Virtual Bike Sheds

Recently we’ve been doing a lot of work to revamp how the Nova Scheduler service manages the resources that are being requested in the cloud. The original design was very compute-centric, as the only thing we originally designed for was finding host machines that had enough CPU, disk, and RAM for the requested virtual machine. That design has been far too limiting, so in the past year we began making things simpler and more generic with the concept of Resource Providers. A resource provider is any entity that had something that could be shared in a virtual environment. Besides physical compute hosts, this would also handle shared storage, network resources, block storage, and anything else that could be virtualized. Those things that are being provided would be referred to as Resource Classes, and the amounts of each of those would be represented as integer amounts, making comparison simple (previously there were many complicated conditional code structures that were necessary to compare different types of things under the old model). These amounts are referred to as Inventory, and the consumed amounts of inventory are referred to as Allocations. Determining the available amount that a provider has of a particular resource class is a simple matter of subtracting the allocations from the inventory. This assumes, of course, that all of the inventory for a particular resource class is identical and interchangeable. (hint: they might not be!)

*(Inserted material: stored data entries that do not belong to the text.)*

[design/flow/run.sh]
#!/bin/bash
# OpenROAD 26Q1-2900-gdf79404cd8, Yosys 0.63+post, stock flow scripts
make -C /OpenROAD-flow-scripts/flow DESIGN_CONFIG=/design/flow/config.mk WORK_HOME=/design/flow/orfs finish
[design/flow/constraint.sdc]
current_design Buffer3

set clk_period 8.8
set clk_io_pct 0.2

create_clock -name clk0 -period $clk_period [get_ports {clk}]

set non_clock_inputs [all_inputs -no_clocks]
set_input_delay [expr $clk_period * $clk_io_pct] -clock clk0 $non_clock_inputs
set_output_delay [expr $clk_period * $clk_io_pct] -clock clk0 [all_outputs]
[design/flow/config.mk]
export PLATFORM = sky130hd
export DESIGN_NAME = Buffer3
export DESIGN_NICKNAME = Buffer3
export VERILOG_FILES = /design/flow/design.v
export SDC_FILE = /design/flow/constraint.sdc
export NUM_CORES = 4
export LEC_CHECK = 1
export CORE_UTILIZATION = 50
[design/flow/design.v]
`timescale 1ns / 1ps
module Buffer3#(
parameter FIFO_DEPTH = 3,FIFO_WIDTH = 32, ADDR=60
)(
	input clk,reset,
    input [31:0] addr,
    input [31:0] data_in,
    input en_w,en_r,
	output wire [31:0] out_1,out_2,out_3,
	output full,empty
    );
	logic [31:0] fifo_1,fifo_2,fifo_3;
	logic wen1,wen2,wen3;
	logic empty1,empty2,empty3;
	logic full1,full2,full3;
	assign full = full3;
	assign empty = empty3;
    always_ff @(posedge clk or posedge reset) begin
		if(reset)begin
			fifo_1<='d0;
			fifo_2<='d0;
			fifo_3<='d0;
			wen1<=0;
			wen2<=0;
			wen3<=0;
		end	
        else if (en_w) begin
            if(addr[27:0] <= (ADDR+FIFO_DEPTH*4) && !full1)begin 
                fifo_1 <= data_in;
				wen1<=1'b1;
			end
			else if(addr[27:0] > (ADDR+FIFO_DEPTH*4)&& addr[27:0] <= (ADDR+FIFO_DEPTH*4*2) && !full2)begin 
                fifo_2 <= data_in;
				wen2<=1'b1;
				fifo_1 <= 'd0;
				wen1<=1'b0;
			end
			else if(addr[27:0] > (ADDR+FIFO_DEPTH*4*2)&&addr[27:0] <= (ADDR+FIFO_DEPTH*4*3) && !full3)begin 
                fifo_3 <= data_in;
				wen3<=1'b1;
				fifo_2 <= 'd0;
				wen2<=1'b0;
			end
			else begin
				fifo_3 <= 'd0;
				wen3<=1'b0;
				end
		end
		else begin
			fifo_1<='d0;
			fifo_2<='d0;
			fifo_3<='d0;
			wen1<=0;
			wen2<=0;
			wen3<=0;
		end
    end
	FIFO#(FIFO_DEPTH,FIFO_WIDTH) u_fifo1(
		.clk,
		.rstn(!reset),
		.wr_en(wen1),
		.rd_en(en_r),
		.data_in(fifo_1),
		.data_out(out_1),
		.empty(empty1),
		.full(full1)
	);
	FIFO#(FIFO_DEPTH,FIFO_WIDTH) u_fifo2(
		.clk,
		.rstn(!reset),
		.wr_en(wen2),
		.rd_en(en_r),
		.data_in(fifo_2),
		.data_out(out_2),
		.empty(empty2),
		.full(full2)
	);
	FIFO#(FIFO_DEPTH,FIFO_WIDTH) u_fifo3(
		.clk,
		.rstn(!reset),
		.wr_en(wen3),
		.rd_en(en_r),
		.data_in(fifo_3),
		.data_out(out_3),
		.empty(empty3),
		.full(full3)
	);
endmodule
`timescale 1ns / 1ps
module FIFO
#(parameter depth=16,width=32)
(
	input clk,rstn, 
	input wr_en,rd_en, 
	input  [width-1:0]data_in, 
	output logic [width-1:0]data_out, 
	output logic empty,full 
);
logic   [width-1:0] ram[depth-1:0]; 
logic   [$clog2(depth):0] wr_ptr,rd_ptr; 
logic   [$clog2(depth):0] counter; 
always_ff@(posedge clk or negedge rstn)
begin
	if(!rstn)
	begin
		counter<=0;
		data_out<=0;
		wr_ptr<=0;
		rd_ptr<=0;
	end
	else
	begin
		case({wr_en,rd_en})
		2'b00: begin
			counter<=counter;
			data_out<='d0;
		end
		2'b01: 
        begin
			data_out<=ram[rd_ptr]; 
		    counter<=counter-1;
		    rd_ptr<=(rd_ptr==depth-1)?0:rd_ptr+1;
		end
		2'b10:
        begin
		    ram[wr_ptr]<=data_in; 
		    counter<=counter+1;
		    wr_ptr<=(wr_ptr==depth-1)?0:wr_ptr+1;
		end
		2'b11:
        begin
		    ram[wr_ptr]<=data_in; 
		    data_out<=ram[rd_ptr];
		    wr_ptr<=(wr_ptr==depth-1)?0:wr_ptr+1;
		    rd_ptr<=(rd_ptr==depth-1)?0:rd_ptr+1;
		end 
		endcase
	end
end
assign empty=(counter==0)?1:0;
assign full =(counter==depth-1)?1:0;
endmodule
==> qor.yml <==
final_timing:
  maxSlewHeadroom_pct: 44.0
  fmax_mhz: 259
  setup_tns_ns: 0
  whs_ns: 0.466
  maxSlewViolCount: 0
  finalCritPeriodShare_pct: 43.9
  worst_clock_skew_ns: 0.0197
  tightest_slew_ns: 0.839
  setup_violations: 0
  rsz0062_at_grt: "no"
  min_period_ns: 3.86
  hold_violations: 0
drt:
  drtIter0Drc: 698
  wirelength_microns: 44300
  vias: 12300
  vias_per_cell: 5.56
  firstDrtPassIters: 5
  avgRoutedWirePerCell_microns: 20.0
  n_antenna_cell: 0
  detail-route-antenna-nets: 0
  drc: 0
cts:
  cts.repair.resized: 0
  hold_buffers: 0
  clockBufferDepth: 3
  cts_max_level: 2
  cts_buffers: 51
  postCtsSetupRepairBufs: 0
  cts_tree: "done"
  worst_skew_pair.late_latency_ns: 0.59
  clkSinkCount: 510
  root_buffer: "clkbuf_16"
  cts.clk_slew.worst_paths_ns: 0.06
logic_synthesis:
  synth.avg_cell_area_sq_um: 12.8
  synthTopCellsByArea: "edfxtp_1 44%, dfrtp_1 29%, nand2_1 4.6%"
  top_area_cell: "edfxtp_1"
  synth.distinct_cells: 42
  ys_chip_area_sq_um: 19400
  ys.flops: 510
  top_cells_by_count: "288 x edfxtp_1, 237 x nand2_1, 222 x dfrtp_1"
  synth_seq_share_pct: 73.0
  top_area_share_pct: 44.5
  synth_area_sq_um: 19400
  synthArstFlopShare_pct: 43.5
  edf_count: 288
  ys_warn_count: 3
  ys_cells: 1520
  top_cell: "edfxtp_1"
  flop_cell: "edfxtp_1"
  syn_inst: 1520
global_routing:
  grt_remaining_overflow: 0
  grt_pass1_vias: 12200
  grt_use_total_pct: 25.6
  antenna_found_initial: 0
  grt_max_degree: 94
  grt_pass1_wl_microns: 69600
job:
  drv_cap: 0
  warnings: 44
setup_path:
  end_kind: "flop"
  cp-start-kind: "input pin"
  crit_arrival_ns: 4.29
  critPathKind: "input pin to flop"
  crit_required_ns: 9.22
  path_max_fanout: 34
finish:
  comb_area_sq_um: 4810
  fin_cells: 2215
  drive_gt1_share_pct: 8.22
  fillCellCount: 2879
  synthToLayoutAreaGrowth_pct: 19.9
  final_util_pct: 61.5
  regArea_sq_um: 14200
die:
  dieHeight_microns: 199
  initial_core_util_pct: 51.3
  chipArea_sq_um: 39700
  die_w_microns: 199
  pin_count: 166
  num_rows: 71
  core_sq_um: 37900
placement:
  dp.cells: 2121
  dp_hpwl_microns: 26700
  io_buffers: 161
  finalWeightedCongestion: 0.818
worst_hold_path:
  min_path_type: "flop to flop"
status:
  status: "complete, no violations"
pwr:
  p_leak_nw: 8.48
  power_density_nw_per_um2: 275
  power_mw: 6.41
  peakVddDrop_v: 0.000188
==> area by class of cell <==
| class | count | area share (%) |
|---|---|---|
| tap | 511 | 2.74 |
| inverter | 21 | 0.370 |
| multi-input combinational | 886 | 20.6 |
| timing repair buffer | 193 | 7.92 |
| sequential | 510 | 60.9 |
| clock inverter | 12 | 0.805 |
| clock buffer | 82 | 6.63 |
==> metal layers <==
metal  vias up  part of all wire (%)  track usage (%)
li1       5812                     -                -
met1      6057                    42             41.6
met2       399                    46             36.4
met3        54                    10             10.9
met4         0                   1.7             4.13
met5         -                     0                0
==> state kept, by name (all words and copies together) (netlist names), 32 cells and up <==
| name | count |
|---|---|
| u_fifo1.ram | 96 |
| u_fifo2.ram | 96 |
| u_fifo3.ram | 96 |
| fifo_1 | 32 |
| fifo_2 | 32 |
| fifo_3 | 32 |
| u_fifo1.data_out | 32 |
| u_fifo2.data_out | 32 |
| u_fifo3.data_out | 32 |
==> where the power goes <==
part           internal, mW  switching [mW]
Clock                  1.34           0.872
Combinational         0.608           0.762
Sequential             2.70           0.121
Total                  4.65            1.76
==> final timing paths <==
check	startpoint	endpoint	slack, ns	cells past startpoint
max reg2reg	u_fifo3.counter[0]	fifo_2[22]	6.27	8
min reg2reg	u_fifo2.counter[2]	u_fifo2.counter[2]	0.47	1
max	addr[0]	fifo_2[22]	4.94	7
max in group asynchronous	reset	u_fifo1.data_out[18]	5.89	4
min	u_fifo2.counter[2]	u_fifo2.counter[2]	0.47	1
min in group asynchronous	reset	u_fifo2.counter[0]	1.76	3
==> metrics by stage <==
stage,worst slack (ns),instance area [sq um]
after floorplan,0.770,19400
after global placement,4.39,21600
after detailed placement,4.39,21600
after CTS,5.01,23300
after global routing,4.81,23300
final,4.94,23300
==> kinds of logic (layout without fill, tap and decap cells) <==
kind of cell               count (synthesis)  after routing  share of synthesized area [%]
AOI/OAI and AO/OA                        458            458                           13.6
and+or+nand+nor                          383            383                           8.06
adders and majority gates                 24             24                           1.66
DFF                                      510            510                           73.0
muxes                                      9              9                          0.502
buffers and inverters                    124            308                           2.55
xor gates and xnor gates                  12             12                          0.541
==> cell usage in the layout (no fill, tap or decap), types with 4 or more instances in the layout <==
master / instances
clkbuf_8: 11
nor4_1: 4
buf_4: 32
or2_2: 6
a21oi_1: 131
dfrtp_1: 222
mux2_2: 6
o21ai_0: 146
ha_1: 18
clkbuf_16: 53
o21ai_1: 5
nor3_2: 4
xnor2_1: 6
bufinv_16: 5
inv_1: 20
clkbuf_1: 18
a22oi_1: 96
clkinv_2: 5
clkdlybuf4s50_1: 160
nor4_2: 6
nand2_1: 237
o22ai_1: 70
edfxtp_1: 288
xor2_1: 6
nor2_1: 110
==> critical path, cell delays in order <==
cell and delay (ns):
clkdlybuf4s50_1 0.44, or3_1 0.38, nor4_1 0.37, a31o_2 0.17
buf_4 0.41, o21a_2 0.60, o22ai_1 0.14
Power and IR drop assume default switching activity.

So far, everything seems straightforward enough. This model is designed to only address the quantitative aspect of resources; qualitative aspects are represented by boolean traits that can be assigned to resource providers (and only to resource providers). The classic example was different compute hosts that disk space available, where some was SSD and others were slower spinning disks. The disk space was all storage, measured in GB and treated equivalently. It was only the providers that were different, as distinguished by their differing traits.

However, once we began to consider more complex resources, things didn’t fit as well. SR-IOV devices, for example, allow their virtual functions (VFs) to be shared by virtual machines running on the host with the SR-IOV device. It is these VFs that are the actual resources provisioned to the virtual machines. Each compute node can also have multiple devices available, and they can be (and usually are) attached to different networks. So if we assume two devices that each offer 8 VFs, our typical model would have an inventory of 16 VFs for that resource provider.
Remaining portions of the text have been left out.